TASK ITEM
Only lines containing "DestFixed" are wanted from the data below. Copy those lines.

EXTRACTED ENTRIES
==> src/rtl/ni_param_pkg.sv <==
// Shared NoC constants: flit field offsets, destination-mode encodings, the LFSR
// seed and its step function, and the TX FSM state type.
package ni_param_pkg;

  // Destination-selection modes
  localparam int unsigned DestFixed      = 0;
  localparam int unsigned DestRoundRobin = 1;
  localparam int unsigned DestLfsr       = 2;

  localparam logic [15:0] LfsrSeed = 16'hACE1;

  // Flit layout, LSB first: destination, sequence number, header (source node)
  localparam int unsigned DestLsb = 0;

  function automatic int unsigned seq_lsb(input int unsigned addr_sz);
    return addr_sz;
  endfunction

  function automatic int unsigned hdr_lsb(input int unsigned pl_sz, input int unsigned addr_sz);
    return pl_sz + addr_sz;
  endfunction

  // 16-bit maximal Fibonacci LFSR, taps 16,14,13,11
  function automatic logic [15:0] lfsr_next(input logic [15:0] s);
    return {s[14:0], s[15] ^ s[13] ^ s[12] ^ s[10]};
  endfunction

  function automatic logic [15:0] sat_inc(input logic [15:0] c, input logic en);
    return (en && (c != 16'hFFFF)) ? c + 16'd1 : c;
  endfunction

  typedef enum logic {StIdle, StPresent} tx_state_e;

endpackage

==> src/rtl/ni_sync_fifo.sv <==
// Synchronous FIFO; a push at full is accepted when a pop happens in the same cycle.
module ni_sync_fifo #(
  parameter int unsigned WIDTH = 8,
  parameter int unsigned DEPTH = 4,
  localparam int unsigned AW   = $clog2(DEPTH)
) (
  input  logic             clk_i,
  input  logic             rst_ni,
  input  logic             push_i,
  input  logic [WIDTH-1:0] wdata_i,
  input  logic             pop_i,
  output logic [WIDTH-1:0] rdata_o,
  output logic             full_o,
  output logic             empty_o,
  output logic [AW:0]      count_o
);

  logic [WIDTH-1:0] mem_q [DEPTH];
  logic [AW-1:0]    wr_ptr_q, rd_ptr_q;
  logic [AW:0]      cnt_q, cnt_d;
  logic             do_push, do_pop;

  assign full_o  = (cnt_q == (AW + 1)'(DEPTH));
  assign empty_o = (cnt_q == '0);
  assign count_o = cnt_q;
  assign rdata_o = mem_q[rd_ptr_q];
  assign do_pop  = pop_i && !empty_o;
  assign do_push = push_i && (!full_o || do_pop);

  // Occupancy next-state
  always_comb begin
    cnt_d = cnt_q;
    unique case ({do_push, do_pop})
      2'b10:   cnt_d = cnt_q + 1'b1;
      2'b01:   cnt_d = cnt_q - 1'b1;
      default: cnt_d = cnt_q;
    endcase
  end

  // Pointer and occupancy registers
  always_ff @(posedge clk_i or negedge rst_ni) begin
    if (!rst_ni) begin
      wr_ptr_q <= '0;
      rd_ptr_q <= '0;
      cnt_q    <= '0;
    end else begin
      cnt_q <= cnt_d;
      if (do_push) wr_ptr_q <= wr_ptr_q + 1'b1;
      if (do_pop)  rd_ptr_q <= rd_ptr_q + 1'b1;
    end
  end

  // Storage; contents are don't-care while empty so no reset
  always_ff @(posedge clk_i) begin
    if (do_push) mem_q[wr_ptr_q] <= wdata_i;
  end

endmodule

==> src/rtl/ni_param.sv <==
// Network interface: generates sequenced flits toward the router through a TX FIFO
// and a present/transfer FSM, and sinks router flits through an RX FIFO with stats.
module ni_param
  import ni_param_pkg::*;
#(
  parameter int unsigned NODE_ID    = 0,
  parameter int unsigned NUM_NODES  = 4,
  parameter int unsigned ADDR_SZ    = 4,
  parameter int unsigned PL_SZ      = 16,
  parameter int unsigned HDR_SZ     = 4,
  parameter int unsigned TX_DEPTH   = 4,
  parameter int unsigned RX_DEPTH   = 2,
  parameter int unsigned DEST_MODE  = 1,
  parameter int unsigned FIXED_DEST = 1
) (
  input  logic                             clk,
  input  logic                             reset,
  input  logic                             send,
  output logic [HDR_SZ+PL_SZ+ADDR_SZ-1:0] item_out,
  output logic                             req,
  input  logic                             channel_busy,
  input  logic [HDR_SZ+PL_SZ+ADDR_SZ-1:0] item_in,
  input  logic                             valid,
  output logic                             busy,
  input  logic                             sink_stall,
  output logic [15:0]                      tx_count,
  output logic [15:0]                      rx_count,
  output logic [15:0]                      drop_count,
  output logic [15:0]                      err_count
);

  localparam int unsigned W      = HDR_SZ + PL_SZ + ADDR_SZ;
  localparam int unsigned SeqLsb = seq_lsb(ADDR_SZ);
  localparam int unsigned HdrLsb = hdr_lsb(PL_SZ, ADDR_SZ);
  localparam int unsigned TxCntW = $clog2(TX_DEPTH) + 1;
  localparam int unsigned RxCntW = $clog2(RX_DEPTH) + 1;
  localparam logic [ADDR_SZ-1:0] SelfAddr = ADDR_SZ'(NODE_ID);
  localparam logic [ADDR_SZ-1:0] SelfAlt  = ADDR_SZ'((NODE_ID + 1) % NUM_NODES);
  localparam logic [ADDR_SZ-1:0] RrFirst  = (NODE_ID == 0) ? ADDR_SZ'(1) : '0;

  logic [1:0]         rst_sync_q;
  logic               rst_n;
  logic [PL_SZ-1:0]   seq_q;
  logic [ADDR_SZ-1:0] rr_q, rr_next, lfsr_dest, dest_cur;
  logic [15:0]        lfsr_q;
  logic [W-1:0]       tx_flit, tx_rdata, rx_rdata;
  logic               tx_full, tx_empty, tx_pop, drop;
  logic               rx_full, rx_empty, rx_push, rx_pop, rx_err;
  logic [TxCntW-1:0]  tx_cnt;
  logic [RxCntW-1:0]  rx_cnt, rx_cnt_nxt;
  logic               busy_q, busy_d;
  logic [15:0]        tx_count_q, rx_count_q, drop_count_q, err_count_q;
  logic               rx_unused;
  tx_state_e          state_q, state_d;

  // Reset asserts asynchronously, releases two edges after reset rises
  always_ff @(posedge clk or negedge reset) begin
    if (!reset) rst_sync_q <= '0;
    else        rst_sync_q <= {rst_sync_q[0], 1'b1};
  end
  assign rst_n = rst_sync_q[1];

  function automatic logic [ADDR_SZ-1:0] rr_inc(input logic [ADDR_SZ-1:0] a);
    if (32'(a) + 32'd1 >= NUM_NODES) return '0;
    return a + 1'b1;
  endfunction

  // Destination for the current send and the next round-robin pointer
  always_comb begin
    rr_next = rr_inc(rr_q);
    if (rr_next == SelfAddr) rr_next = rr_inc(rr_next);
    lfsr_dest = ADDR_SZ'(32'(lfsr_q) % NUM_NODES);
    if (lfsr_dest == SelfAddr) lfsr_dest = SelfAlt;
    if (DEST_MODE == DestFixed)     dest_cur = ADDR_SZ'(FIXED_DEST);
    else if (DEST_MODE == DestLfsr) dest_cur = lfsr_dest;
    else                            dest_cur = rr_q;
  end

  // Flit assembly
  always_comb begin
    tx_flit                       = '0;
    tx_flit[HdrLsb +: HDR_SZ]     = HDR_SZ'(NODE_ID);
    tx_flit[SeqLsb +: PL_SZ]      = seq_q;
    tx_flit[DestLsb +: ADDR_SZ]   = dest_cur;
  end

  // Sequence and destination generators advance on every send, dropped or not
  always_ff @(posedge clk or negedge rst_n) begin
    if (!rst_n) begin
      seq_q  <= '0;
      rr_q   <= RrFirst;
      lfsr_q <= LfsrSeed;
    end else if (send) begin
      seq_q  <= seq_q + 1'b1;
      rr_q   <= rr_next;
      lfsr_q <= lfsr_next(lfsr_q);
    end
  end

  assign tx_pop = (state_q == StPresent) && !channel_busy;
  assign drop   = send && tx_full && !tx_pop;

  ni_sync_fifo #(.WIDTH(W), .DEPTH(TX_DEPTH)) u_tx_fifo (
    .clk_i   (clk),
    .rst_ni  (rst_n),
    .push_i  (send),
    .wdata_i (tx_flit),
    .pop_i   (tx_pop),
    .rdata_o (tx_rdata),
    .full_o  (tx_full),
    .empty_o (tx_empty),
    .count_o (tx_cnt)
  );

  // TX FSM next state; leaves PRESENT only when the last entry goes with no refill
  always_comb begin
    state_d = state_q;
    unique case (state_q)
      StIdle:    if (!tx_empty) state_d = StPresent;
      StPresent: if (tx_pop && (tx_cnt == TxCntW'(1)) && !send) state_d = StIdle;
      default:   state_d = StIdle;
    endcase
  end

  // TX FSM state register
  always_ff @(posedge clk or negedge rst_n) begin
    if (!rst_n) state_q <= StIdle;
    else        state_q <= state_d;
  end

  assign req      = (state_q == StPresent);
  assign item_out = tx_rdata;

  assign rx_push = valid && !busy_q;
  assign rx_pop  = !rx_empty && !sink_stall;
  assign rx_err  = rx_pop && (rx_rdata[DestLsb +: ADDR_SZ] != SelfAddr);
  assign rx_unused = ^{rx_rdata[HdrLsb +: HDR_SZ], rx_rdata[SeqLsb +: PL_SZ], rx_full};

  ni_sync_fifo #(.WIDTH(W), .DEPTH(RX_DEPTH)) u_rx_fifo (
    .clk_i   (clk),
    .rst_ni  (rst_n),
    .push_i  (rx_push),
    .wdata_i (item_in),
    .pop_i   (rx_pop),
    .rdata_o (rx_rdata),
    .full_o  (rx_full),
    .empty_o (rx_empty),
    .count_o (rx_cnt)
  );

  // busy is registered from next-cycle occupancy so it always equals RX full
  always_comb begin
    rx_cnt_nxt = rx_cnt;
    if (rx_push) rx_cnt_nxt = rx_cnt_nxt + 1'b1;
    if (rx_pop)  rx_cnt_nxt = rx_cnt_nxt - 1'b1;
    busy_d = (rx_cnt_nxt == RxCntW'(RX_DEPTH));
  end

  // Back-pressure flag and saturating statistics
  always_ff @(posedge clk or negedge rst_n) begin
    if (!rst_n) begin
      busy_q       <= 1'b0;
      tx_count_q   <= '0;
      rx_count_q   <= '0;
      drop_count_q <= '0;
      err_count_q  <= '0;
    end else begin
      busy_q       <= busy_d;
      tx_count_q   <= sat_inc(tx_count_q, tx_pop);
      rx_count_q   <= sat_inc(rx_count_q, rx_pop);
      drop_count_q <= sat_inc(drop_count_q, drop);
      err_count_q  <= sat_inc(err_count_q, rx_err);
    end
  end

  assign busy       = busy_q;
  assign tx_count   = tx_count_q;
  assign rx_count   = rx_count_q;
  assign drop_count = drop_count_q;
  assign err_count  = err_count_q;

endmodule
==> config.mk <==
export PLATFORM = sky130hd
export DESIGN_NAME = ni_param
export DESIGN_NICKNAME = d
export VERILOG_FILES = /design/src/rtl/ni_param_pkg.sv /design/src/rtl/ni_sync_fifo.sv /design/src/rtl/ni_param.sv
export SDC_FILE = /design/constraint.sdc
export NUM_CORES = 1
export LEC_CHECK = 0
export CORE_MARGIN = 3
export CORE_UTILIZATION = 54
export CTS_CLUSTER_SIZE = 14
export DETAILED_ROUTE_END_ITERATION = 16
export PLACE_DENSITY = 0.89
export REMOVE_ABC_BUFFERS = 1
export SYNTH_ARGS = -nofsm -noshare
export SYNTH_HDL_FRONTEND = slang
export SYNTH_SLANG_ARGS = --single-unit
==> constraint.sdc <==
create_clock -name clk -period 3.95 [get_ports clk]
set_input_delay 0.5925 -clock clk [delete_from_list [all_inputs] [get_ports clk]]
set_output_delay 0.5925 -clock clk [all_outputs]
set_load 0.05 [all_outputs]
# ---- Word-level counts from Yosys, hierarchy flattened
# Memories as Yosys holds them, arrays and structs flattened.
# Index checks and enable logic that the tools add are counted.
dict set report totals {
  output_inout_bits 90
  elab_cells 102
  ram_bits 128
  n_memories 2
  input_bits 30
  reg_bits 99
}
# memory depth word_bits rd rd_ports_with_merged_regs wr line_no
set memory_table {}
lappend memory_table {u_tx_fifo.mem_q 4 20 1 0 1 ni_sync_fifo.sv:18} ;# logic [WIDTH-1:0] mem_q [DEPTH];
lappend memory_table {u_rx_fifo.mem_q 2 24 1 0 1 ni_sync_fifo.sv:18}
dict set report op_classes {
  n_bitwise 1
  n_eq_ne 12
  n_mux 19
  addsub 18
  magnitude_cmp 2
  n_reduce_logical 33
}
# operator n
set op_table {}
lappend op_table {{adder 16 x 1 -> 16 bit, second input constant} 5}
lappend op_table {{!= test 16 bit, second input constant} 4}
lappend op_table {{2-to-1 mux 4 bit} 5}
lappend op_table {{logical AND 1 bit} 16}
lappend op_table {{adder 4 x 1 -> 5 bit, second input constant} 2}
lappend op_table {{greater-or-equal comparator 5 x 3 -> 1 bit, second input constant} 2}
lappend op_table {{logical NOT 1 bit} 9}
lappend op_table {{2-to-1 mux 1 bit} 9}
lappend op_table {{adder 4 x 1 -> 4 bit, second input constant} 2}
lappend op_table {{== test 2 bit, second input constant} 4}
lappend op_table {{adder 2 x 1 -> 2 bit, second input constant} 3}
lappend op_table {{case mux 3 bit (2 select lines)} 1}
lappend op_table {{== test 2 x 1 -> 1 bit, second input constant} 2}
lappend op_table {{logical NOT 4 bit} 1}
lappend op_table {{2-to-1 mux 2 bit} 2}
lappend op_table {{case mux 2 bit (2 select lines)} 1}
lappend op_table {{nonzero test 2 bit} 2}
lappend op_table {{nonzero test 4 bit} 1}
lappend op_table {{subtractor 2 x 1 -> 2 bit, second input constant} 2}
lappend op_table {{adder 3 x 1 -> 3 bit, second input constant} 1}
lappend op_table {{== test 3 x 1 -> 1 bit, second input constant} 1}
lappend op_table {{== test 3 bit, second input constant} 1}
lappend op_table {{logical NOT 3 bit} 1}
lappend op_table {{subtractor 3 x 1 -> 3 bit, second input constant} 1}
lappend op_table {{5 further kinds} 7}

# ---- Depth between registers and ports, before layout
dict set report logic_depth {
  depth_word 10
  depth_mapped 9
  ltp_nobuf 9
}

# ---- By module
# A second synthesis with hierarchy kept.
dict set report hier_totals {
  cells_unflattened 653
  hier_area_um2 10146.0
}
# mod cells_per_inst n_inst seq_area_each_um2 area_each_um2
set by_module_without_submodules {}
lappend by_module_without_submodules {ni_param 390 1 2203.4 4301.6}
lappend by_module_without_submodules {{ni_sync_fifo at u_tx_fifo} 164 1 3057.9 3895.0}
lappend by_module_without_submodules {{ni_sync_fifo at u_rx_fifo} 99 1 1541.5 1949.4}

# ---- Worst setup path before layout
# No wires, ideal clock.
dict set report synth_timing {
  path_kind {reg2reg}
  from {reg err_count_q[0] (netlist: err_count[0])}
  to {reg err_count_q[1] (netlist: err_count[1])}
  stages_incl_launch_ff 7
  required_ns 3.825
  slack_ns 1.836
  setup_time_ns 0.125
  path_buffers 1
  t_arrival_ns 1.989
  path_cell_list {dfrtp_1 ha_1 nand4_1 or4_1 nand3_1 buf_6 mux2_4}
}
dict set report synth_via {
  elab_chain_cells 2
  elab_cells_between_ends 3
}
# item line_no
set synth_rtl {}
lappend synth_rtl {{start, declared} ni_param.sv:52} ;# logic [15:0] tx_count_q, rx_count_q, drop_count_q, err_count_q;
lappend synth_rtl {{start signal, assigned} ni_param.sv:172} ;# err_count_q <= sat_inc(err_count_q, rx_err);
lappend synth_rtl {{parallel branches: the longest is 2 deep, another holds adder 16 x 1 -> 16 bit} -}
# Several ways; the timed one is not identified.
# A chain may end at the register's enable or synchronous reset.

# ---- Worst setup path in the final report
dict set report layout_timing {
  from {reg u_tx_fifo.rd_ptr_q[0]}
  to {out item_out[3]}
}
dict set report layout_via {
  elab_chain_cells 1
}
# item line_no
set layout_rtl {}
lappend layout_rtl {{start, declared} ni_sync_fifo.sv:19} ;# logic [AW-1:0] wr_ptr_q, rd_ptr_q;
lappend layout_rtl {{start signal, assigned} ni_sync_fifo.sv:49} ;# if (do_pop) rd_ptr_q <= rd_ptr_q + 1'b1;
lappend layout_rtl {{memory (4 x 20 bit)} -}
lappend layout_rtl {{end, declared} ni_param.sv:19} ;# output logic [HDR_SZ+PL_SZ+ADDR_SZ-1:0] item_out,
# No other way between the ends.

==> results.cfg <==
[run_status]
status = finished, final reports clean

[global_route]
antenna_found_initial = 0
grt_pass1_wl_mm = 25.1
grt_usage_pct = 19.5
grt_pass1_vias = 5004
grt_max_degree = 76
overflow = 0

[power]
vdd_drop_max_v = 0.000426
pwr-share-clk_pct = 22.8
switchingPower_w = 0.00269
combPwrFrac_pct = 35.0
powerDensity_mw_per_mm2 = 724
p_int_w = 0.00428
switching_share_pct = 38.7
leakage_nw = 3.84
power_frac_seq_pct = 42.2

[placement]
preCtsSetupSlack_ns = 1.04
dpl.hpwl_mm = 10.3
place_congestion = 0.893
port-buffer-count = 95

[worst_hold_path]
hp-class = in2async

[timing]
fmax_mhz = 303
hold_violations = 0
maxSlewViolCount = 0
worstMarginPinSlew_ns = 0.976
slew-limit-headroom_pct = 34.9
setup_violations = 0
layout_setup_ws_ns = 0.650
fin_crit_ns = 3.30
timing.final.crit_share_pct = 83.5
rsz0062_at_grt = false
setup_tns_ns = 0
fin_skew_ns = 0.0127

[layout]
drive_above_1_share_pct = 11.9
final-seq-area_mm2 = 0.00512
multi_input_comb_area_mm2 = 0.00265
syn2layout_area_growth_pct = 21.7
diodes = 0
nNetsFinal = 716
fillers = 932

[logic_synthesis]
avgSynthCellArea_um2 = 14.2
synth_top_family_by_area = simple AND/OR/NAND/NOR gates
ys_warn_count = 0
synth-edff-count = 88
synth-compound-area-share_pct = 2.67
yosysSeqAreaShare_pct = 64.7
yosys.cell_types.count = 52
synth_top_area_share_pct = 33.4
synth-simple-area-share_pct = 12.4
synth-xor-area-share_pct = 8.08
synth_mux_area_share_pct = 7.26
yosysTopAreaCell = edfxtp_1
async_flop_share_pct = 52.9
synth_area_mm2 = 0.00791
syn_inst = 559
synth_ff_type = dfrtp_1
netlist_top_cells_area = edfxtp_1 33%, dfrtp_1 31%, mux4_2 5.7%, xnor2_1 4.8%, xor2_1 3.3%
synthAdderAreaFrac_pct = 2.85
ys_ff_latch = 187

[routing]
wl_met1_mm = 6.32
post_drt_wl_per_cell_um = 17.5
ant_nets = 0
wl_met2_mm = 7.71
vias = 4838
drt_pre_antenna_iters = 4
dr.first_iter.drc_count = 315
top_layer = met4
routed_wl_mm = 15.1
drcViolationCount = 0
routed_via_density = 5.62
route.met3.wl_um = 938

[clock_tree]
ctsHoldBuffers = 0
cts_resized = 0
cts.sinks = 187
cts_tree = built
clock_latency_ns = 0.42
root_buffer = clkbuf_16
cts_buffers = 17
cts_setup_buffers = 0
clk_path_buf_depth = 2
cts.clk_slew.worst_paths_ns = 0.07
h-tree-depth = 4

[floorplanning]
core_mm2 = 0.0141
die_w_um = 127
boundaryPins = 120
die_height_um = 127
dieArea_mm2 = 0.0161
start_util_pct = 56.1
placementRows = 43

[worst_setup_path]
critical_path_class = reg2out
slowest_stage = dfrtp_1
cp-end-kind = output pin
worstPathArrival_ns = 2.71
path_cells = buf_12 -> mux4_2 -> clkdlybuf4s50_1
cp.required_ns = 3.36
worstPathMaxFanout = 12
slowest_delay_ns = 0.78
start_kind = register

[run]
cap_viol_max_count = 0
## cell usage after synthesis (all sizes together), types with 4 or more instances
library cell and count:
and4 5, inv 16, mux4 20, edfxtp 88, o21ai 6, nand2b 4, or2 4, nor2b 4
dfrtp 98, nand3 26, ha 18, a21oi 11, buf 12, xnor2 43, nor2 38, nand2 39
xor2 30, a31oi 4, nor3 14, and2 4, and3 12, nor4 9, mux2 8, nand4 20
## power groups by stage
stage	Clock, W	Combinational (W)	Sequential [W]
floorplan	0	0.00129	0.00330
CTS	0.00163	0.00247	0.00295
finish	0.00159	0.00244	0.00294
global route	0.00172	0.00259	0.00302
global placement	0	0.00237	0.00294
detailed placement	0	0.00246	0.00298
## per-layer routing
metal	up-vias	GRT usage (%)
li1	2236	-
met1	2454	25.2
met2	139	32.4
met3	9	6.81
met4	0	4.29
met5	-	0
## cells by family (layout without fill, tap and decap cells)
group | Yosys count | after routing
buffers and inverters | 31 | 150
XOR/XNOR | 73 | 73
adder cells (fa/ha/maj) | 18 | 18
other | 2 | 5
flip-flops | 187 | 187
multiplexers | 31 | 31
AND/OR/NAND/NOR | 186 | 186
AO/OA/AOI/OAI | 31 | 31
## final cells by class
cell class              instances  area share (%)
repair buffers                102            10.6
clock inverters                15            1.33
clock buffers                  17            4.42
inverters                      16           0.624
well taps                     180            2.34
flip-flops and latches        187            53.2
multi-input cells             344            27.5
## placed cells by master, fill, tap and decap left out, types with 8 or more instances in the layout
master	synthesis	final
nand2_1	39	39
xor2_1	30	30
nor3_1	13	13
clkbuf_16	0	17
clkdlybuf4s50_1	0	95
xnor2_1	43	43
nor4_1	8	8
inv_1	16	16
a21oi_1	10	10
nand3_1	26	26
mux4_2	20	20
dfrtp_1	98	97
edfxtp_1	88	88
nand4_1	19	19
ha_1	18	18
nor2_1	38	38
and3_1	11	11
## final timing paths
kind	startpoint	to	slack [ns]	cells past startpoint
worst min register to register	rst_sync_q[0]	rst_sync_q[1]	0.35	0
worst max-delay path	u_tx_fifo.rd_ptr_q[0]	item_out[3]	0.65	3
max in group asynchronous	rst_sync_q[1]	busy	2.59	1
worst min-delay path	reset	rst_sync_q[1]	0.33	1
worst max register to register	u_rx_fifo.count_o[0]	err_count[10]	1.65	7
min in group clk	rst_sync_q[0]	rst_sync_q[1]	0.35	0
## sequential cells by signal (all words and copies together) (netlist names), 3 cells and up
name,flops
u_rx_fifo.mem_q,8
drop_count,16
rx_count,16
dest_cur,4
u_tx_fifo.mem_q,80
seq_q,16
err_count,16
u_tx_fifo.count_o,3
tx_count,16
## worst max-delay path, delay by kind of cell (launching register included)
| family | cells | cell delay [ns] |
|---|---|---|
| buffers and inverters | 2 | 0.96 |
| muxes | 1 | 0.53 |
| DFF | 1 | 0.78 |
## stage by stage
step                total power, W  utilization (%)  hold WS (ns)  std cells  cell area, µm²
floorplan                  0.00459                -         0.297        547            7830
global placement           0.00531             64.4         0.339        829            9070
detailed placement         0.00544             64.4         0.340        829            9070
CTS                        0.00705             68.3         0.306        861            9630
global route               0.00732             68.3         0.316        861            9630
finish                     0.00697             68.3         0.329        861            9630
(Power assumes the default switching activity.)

RESPONSE FOR THIS EXERCISE
  localparam int unsigned DestFixed      = 0;
    if (DEST_MODE == DestFixed)     dest_cur = ADDR_SZ'(FIXED_DEST);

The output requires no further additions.